Tugas yang sangat sederhana, bagi orang yang sudah terbiasa dengan tulis-menulis. Namun, setiap kelas terdiri atas siswa dan siswi dengan minat dan bakat yang beragam, bukan? Jadi, tidak semua murid di dalam sini menganggap ini "tugas yang sederhana". Menurutku, bila mempertimbangkan murid-murid dengan kemampuan menulis yang boleh dikatakan sangat awam, ini adalah tipe tugas yang lebih baik dikerjakan di rumah. Satu jam waktu pengerjaan pastilah sangat singkat bagi mereka. Untungnya, tidak ada satu pun murid yang protes meskipun yang mengajar mereka saat ini adalah mahasiswa KKN. Mereka tetap mengerjakannya dengan tekun dan antusias.

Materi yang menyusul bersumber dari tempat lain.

From an optimization exercise on the open Yosys and OpenROAD flow, aimed at small area, a short achievable clock period and few clock cycles per item; shortcuts taken in it are not production practice.
RTL that was checked went through simulation tests only; none was proved equivalent to the original.
Power and IR drop assume default switching activity.

Setup of run A:
Design blackhole_core, start of the top module:
module blackhole_core (
    input  wire        clk,
    input  wire        rst,
    input  wire        cmd_valid,
    input  wire [31:0] cmd_word,
    output wire        cmd_ready,
    output wire        busy,
    input  wire [2:0]  sr_sel,
    output reg  [31:0] sr_data,
    output wire        map_req,
    output wire [1:0]  map_space,
    output wire [31:0] map_size,
    input  wire        map_ok,
    input  wire        map_fail,
    output wire        rd_req,
    output wire [1:0]  rd_space,
    output wire [31:0] rd_addr,
    input  wire        rd_ack,
    input  wire [7:0]  rd_data,
    output wire        wr_req,
    output wire [1:0]  wr_sink,
    output wire [3:0]  wr_len,
    output wire [63:0] wr_data,
    input  wire        wr_ack,
    input  wire [3:0]  wr_accepted,
    input  wire        wr_fail
);
Settings: LEC_CHECK=0, CAP_MARGIN=20, CORE_MARGIN=2, CORE_UTILIZATION=40, CTS_BUF_LIST=sky130_fd_sc_hd__clkbuf_16, CTS_CLUSTER_DIAMETER=60, CTS_CLUSTER_SIZE=25, PLACE_DENSITY=0.6, SETUP_SLACK_MARGIN=3.5, SLEW_MARGIN=20, SYNTH_HIERARCHICAL=1; clock period 8.0 ns.
standard.sh (not shown) runs the stock make flow with config.mk's settings and CLKGATE_MAP_FILE= SYNTH_SCRIPT=/design/flow/synth_recipe.tcl, a recipe that flattens the netlist after the stock synthesis.
==> flow/flow/run.sh <==
#!/bin/bash
# The standard layout, with the port buffers made of buf_2 cells (the
# standard flow's buffer_ports picks clkdlybuf4s50_1, which is larger and
# slower); repair may still resize them.
set -euo pipefail
export BUFFER_PORTS_ARGS="-buffer_cell sky130_fd_sc_hd__buf_2"
bash standard.sh > standard.log 2>&1
Testbench counts of run A, summed over its fixed seeds: cycles 20,438, bytes 5,372.
The inputs of run B differ from those of run A as listed below.
--- a/flow/design.v
+++ b/flow/design.v
@@ -79,30 +79,33 @@
     reg [7:0]  obuf  [0:6];
     reg [7:0]  slot7;         
     reg [7:0]  obyte;         
     reg        lofold;        
     reg        mdef;          
     reg [2:0]  wsel;
     reg [3:0]  wlen;
     reg        f_lt0, f_lt1, f_exit, lastf;
     reg        lenok, vshort, vempty, vexit, seq, in_vhm;
     wire [3:0] w_op = cmd_word[31:28];
-    wire       w_reset;
+    wire       w_reset, ready_int, w_reset_unused;
     wire idle = (st == S_IDLE);
     assign busy = !idle;
     wire rdy_asm   = idle && (asm_cnt != 2'd0);
     wire rdy_start = idle && (phase == PH_START);
     wire rdy_df    = idle && ((phase == PH_DONE) || (phase == PH_FAILED));
     blackhole_cmd_ready u_rdy (
         .w(cmd_word), .rdy_asm(rdy_asm), .rdy_start(rdy_start), .rdy_df(rdy_df),
-        .ready(cmd_ready), .w_reset(w_reset));
-    wire take  = cmd_valid && cmd_ready;
+        .ready(cmd_ready), .w_reset(w_reset_unused));
+    blackhole_cmd_ready u_rdy_int (
+        .w(cmd_word), .rdy_asm(rdy_asm), .rdy_start(rdy_start), .rdy_df(rdy_df),
+        .ready(ready_int), .w_reset(w_reset));
+    wire take  = cmd_valid && ready_int;
     wire take0 = take && (asm_cnt == 2'd0);
     wire takex = take && (asm_cnt != 2'd0);
     wire take_rst = cmd_valid && !rdy_asm && (rdy_start || rdy_df) && w_reset;
     assign map_req   = (st[4:3] == 2'b01);
     assign rd_req    = (st[4:3] == 2'b10);
     assign wr_req    = (st[4:3] == 2'b11);
     wire   sp_obs    = (st == S_VM1) || (st == S_VHO) || (st == S_VRO);
     wire   sp_map    = (st == S_VM2) || (st == S_VHM) || (st == S_VRM);
     assign map_space = {sp_map, sp_obs};
     assign rd_space  = {sp_map, sp_obs};
Going from run A to run B, the die area was enlarged.
On final critical-path share of the clock period, run A and run B are neck and neck.
Going from run A to run B, worst setup slack went up, initial antenna violation count grew by 1, post-synthesis instance area rose 0.84%.
Only the layout flow was run in run B; the RTL was not checked for function there.

P:
blackhole_core, a different RTL version from the one above (not shown whole).
For scale: ~3100 cells after synthesis, about 430 flip-flops, about 230 I/O pins, roughly 28000 um2 of cells after synthesis.
==> flow/config.mk <==
export PLATFORM = sky130hd
export DESIGN_NAME = blackhole_core
export DESIGN_NICKNAME = blackhole_core
export VERILOG_FILES = /design/flow/design.v
export SDC_FILE = /design/flow/constraint.sdc
export NUM_CORES = 4
export LEC_CHECK = 0
export CAP_MARGIN = 20
export CORE_MARGIN = 2
export CORE_UTILIZATION = 40
export CTS_BUF_LIST = sky130_fd_sc_hd__clkbuf_4 sky130_fd_sc_hd__clkbuf_8
export PLACE_DENSITY = 0.6
export SETUP_SLACK_MARGIN = 3.5
export SLEW_MARGIN = 20
export SYNTH_HIERARCHICAL = 1
==> flow/constraint.sdc <==
create_clock -name core_clock -period 8.0 [get_ports {clk}]
set_input_delay 1.6000 -clock core_clock [delete_from_list [all_inputs] [get_ports {clk}]]
set_output_delay 1.6000 -clock core_clock [all_outputs]
set_load 0.01 [all_outputs]
==> flow/flow/run.sh <==
#!/bin/bash
# The standard layout, with the port buffers made of buf_1 cells (the
# standard flow's buffer_ports picks clkdlybuf4s50_1, which is larger and
# slower); repair may still resize them.
set -euo pipefail
export BUFFER_PORTS_ARGS="-buffer_cell sky130_fd_sc_hd__buf_1"
bash standard.sh > standard.log 2>&1
The inputs of Q differ from those of P as listed below.
-- flow/design.v --
<<< P, line 87
    reg        lenok, vshort, vempty, vexit, seq, in_vhm;
    wire [3:0] w_op = cmd_word[31:28];
    wire       w_reset, w_legal;
    wire idle = (st == S_IDLE);
    assign busy = !idle;
>>> Q, line 87
    reg        lenok, vshort, vempty, vexit, seq, in_vhm;
    wire [3:0] w_op = cmd_word[31:28];
    wire       w_reset, ready_int, w_reset_unused;
    wire idle = (st == S_IDLE);
    assign busy = !idle;
<<< P, line 95
    blackhole_cmd_ready u_rdy (
        .w(cmd_word), .rdy_asm(rdy_asm), .rdy_start(rdy_start), .rdy_df(rdy_df),
        .ready(cmd_ready), .w_reset(w_reset), .w_legal(w_legal));
    wire take0 = cmd_valid && !rdy_asm && ((rdy_start && w_legal) || (rdy_df && w_reset));
    wire takex = cmd_valid && rdy_asm;
    wire take_rst = cmd_valid && !rdy_asm && (rdy_start || rdy_df) && w_reset;
    assign map_req   = (st[4:3] == 2'b01);
>>> Q, line 95
    blackhole_cmd_ready u_rdy (
        .w(cmd_word), .rdy_asm(rdy_asm), .rdy_start(rdy_start), .rdy_df(rdy_df),
        .ready(cmd_ready), .w_reset(w_reset_unused));
    blackhole_cmd_ready u_rdy_int (
        .w(cmd_word), .rdy_asm(rdy_asm), .rdy_start(rdy_start), .rdy_df(rdy_df),
        .ready(ready_int), .w_reset(w_reset));
    wire take  = cmd_valid && ready_int;
    wire take0 = take && (asm_cnt == 2'd0);
    wire takex = take && (asm_cnt != 2'd0);
    wire take_rst = cmd_valid && !rdy_asm && (rdy_start || rdy_df) && w_reset;
    assign map_req   = (st[4:3] == 2'b01);
<<< P, line 483
    input  wire        rdy_df,
    output wire        ready,
    output wire        w_reset,
    output wire        w_legal
);
    wire [3:0] op = w[31:28];
>>> Q, line 487
    input  wire        rdy_df,
    output wire        ready,
    output wire        w_reset
);
    wire [3:0] op = w[31:28];
<<< P, line 502
    assign w_reset = z_hi && (op == 4'd13) && z_y && z_x;
    assign ready = rdy_asm || (rdy_start && legal) || (rdy_df && w_reset);
    assign w_legal = legal;
endmodule
module blackhole_status (
>>> Q, line 505
    assign w_reset = z_hi && (op == 4'd13) && z_y && z_x;
    assign ready = rdy_asm || (rdy_start && legal) || (rdy_df && w_reset);
endmodule
module blackhole_status (
Arrival time at the worst endpoint in Q is 200 ps lower than in P
Diff Q and P: combinational share of power lower in Q
There was hardly any difference in full die area between P and Q.
Q ends up with lower share of layout cells above drive strength 1 than P does.
Row area of the multi-input gates: Q higher / P lower
Comparing Q and P, the higher final hold slack is on P.
Looking at Q and P, the part of the power in the clock network is a wash.
Between P and Q, the flow reports via count decreasing slightly.
Looking at pre-CTS setup slack, Q sits 230 ps below P.
There was hardly any difference in design area between P and Q.
Q consumes less power than P does.
No run of this note included a check of the RTL's function; only the layout flow was run.

[separate check: timing with driven ports]
No port has a modelled driver above. Below, the same layouts with a new extraction and two added sets of constraints. Step 1 assumes that a clkbuf_16 drives the clock port and a buf_2 every other input. Step 2 moves the port delays by t, midway between the first and last clock arrival at a register: inputs arrive t later, outputs are due t later. That takes back most of the time a late clock gives input paths. Three values: ideal ports, drivers, drivers and shift; two values: the first two.
run | t (ns) | slack for setup (ns) | worst setup path after step 2 | latest minus earliest clock arrival (ns)
run A | 0.656 | 3.356 / 3.318 / 2.909 | input to register | 0.037 / 0.038
run B | 0.655 | 3.361 / 3.313 / 2.883 | input to register | 0.037 / 0.037
P | 0.746 | 3.016 / 2.995 / 2.756 | input to register | 0.048 / 0.048
Q | 0.736 | 3.218 / 3.150 / 2.891 | input to register | 0.041 / 0.041
After both steps setup and hold are still met in every run listed. For run B, which loses most, drivers alone change the setup slack by -0.048 ns; drivers and shift together by -0.478 ns.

Semua itu pasti berkat pembawaan Hasna yang sangat menyenangkan sehingga memberikan kesan pertama yang baik dan mampu merebut hati para murid di sini meskipun baru berjumpa hari ini. Aku... sungguh tidak menyangka kalau dia akan semenyenangkan ini saat mengajar (dalam bayanganku sebelumnya dia akan terlihat seperti guru atau dosen killer). Sejak bertemunya kemarin, baru saat ini aku berkesempatan untuk melihatnya berbicara riang dengan senyum yang merekah lebar. Senyumnya bukanlah senyum yang sengaja dibuat sedemikian rupa. Aku sangat yakin kalau itu adalah senyum tulus yang berasal dari lubuk hatinya. Dia seolah bertransformasi menjadi sosok yang lain dalam seketika. Apa mungkin dia berkepribadian ganda, ya?